SALAMANCA, GTO. – En el marco del crecimiento de diagnósticos de Trastorno del Espectro Autista (TEA) en la región, la comunidad educativa en Salamanca se enfrenta a un desafío crítico: la falta de espacios y personal capacitado para ofrecer una verdadera educación inclusiva. Mientras las familias buscan desesperadamente integrar a sus hijos en el sistema regular, la realidad en las aulas revela una brecha de trato y recursos.
¿Qué es el Autismo? Más que un diagnóstico, una forma de ser
El autismo no es una enfermedad, sino un trastorno del neurodesarrollo que acompaña a la persona durante toda su vida. Se caracteriza principalmente por:
* Dificultades en la comunicación e interacción social.
* Patrones de comportamiento repetitivos o intereses muy específicos.
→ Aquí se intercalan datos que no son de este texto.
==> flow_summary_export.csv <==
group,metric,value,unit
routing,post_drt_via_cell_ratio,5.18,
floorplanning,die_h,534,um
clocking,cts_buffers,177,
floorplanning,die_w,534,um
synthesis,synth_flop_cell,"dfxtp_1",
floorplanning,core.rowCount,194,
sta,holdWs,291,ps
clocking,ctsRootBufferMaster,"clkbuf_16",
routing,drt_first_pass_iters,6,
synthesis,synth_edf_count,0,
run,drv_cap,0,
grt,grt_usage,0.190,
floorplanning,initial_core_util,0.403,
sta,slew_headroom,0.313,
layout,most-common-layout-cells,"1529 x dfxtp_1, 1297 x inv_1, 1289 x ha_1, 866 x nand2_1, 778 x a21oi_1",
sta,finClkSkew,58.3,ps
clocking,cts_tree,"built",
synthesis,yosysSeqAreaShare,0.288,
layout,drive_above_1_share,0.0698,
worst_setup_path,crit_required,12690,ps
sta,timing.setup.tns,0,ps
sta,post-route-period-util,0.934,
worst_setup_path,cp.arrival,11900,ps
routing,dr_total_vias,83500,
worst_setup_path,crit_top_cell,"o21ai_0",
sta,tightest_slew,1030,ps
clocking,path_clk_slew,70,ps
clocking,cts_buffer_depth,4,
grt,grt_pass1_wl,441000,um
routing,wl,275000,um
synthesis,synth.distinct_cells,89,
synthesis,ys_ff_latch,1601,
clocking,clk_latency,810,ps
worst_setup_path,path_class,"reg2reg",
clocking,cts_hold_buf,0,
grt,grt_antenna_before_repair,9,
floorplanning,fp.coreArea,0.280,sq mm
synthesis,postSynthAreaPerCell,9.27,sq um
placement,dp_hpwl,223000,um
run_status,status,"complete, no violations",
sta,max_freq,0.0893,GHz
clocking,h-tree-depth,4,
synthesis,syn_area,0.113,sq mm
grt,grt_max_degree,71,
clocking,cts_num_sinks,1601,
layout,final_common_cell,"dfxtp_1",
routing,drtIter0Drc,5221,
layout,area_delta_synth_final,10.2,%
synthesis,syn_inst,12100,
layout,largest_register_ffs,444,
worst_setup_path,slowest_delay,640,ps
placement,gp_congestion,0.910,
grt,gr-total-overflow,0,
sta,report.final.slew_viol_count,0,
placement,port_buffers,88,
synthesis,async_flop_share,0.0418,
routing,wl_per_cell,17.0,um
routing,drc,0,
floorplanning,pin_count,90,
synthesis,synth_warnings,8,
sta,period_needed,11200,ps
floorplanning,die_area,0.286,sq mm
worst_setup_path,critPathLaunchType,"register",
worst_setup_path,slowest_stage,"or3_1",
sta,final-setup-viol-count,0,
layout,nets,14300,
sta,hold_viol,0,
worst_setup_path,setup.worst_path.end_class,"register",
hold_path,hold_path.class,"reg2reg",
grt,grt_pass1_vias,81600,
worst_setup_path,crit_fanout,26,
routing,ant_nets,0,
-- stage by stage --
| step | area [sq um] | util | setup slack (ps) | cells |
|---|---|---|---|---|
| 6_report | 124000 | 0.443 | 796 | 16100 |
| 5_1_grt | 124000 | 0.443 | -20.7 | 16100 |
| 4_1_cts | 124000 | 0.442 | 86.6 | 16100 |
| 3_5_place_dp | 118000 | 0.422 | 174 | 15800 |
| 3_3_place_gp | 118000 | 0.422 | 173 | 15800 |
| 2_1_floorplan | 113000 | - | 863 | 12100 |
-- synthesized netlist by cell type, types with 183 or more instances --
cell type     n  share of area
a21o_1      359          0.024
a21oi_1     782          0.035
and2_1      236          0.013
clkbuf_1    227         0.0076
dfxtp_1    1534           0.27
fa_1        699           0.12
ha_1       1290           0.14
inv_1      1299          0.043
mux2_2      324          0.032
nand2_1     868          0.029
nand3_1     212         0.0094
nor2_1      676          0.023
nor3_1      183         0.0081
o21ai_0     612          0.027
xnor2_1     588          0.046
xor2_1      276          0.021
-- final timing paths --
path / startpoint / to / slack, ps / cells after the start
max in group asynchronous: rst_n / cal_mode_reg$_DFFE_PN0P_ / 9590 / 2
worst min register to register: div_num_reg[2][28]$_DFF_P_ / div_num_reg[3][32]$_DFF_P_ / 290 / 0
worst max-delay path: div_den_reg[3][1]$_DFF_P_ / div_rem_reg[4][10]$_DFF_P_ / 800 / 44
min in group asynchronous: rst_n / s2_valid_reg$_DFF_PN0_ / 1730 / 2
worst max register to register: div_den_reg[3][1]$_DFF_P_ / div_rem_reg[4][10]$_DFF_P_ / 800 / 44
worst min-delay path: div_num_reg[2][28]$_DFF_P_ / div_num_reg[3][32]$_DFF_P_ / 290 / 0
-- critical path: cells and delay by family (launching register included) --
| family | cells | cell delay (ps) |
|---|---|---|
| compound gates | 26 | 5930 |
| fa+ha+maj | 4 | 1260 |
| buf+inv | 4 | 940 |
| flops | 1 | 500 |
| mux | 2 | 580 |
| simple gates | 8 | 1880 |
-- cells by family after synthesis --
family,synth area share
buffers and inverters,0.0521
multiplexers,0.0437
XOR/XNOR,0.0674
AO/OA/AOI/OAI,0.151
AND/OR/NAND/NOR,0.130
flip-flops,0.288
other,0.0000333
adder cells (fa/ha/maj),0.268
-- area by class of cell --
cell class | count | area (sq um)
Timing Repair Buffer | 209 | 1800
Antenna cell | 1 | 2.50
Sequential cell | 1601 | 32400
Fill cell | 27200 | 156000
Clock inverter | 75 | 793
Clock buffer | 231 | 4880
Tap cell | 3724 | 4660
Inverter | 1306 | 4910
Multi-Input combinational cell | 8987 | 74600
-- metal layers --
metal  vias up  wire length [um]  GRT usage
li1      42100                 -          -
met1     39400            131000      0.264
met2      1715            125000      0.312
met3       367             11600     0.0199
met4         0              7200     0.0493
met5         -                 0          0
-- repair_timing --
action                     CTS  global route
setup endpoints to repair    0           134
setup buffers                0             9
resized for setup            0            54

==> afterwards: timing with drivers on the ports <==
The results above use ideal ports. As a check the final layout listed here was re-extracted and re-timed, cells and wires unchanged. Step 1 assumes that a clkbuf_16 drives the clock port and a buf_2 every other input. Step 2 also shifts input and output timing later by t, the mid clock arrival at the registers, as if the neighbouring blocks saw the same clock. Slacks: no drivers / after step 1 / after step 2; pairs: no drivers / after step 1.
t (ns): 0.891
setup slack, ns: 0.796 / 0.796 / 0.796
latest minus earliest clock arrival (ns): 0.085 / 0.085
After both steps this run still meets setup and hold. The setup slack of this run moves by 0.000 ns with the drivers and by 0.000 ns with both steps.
* Sensibilidad sensorial (reacciones intensas a ruidos, luces o texturas).
En México, se estima que 1 de cada 115 niños vive con esta condición, y en Salamanca, instituciones como el INSADIS y asociaciones civiles trabajan para dar atención a menores que requieren terapias de lenguaje y socialización.
Escuelas en Salamanca: Entre la voluntad y la falta de recursos
En el municipio, la atención educativa se divide principalmente en tres vertientes, aunque todas enfrentan saturación:
* USAER (Unidad de Servicios de Apoyo a la Educación Regular): Maestros especialistas que visitan escuelas públicas para apoyar a alumnos con discapacidad. Sin embargo, un solo docente a menudo debe atender a decenas de niños en diferentes planteles.
* CAM (Centros de Atención Múltiple): Escuelas de educación especial que, aunque capacitadas, suelen estar al límite de su capacidad.
* Colegios Privados: Algunos colegios privados, han comenzado a adoptar modelos de grupos reducidos, pero sus costos los hacen inaccesibles para gran parte de la población.
Los problemas que enfrentan: El muro de la «Inclusión en papel»
A pesar de que la ley exige la inclusión, las familias salmantinas reportan barreras constantes:
* Falta de capacitación: Muchos docentes en escuelas regulares admiten no tener las herramientas para manejar una crisis sensorial o adaptar el material didáctico.
* Rechazo «disfrazado»: Se reportan casos donde las escuelas limitan el horario del alumno a solo 1 o 2 horas diarias, argumentando que «no pueden hacerse cargo» el tiempo completo.
* Aislamiento social: El trato hacia los alumnos con autismo suele ser de exclusión por parte de sus pares y, en ocasiones, de incomprensión por parte de otros padres de familia.
> «La inclusión no es solo dejar que el niño se siente en el salón; es darle las herramientas para que aprenda y se sienta parte del grupo. En Salamanca, todavía estamos lejos de eso», comenta una madre de familia integrante de redes de apoyo locales.
Un llamado a la empatía y la acción
Expertos y asociaciones locales señalan que el primer paso es la sensibilización. No basta con rampas o letreros; se requiere que el sistema educativo en Salamanca reciba mayor presupuesto para contratar «maestros sombra» o auxiliares, y que la sociedad entienda que el trato digno es un derecho, no un favor.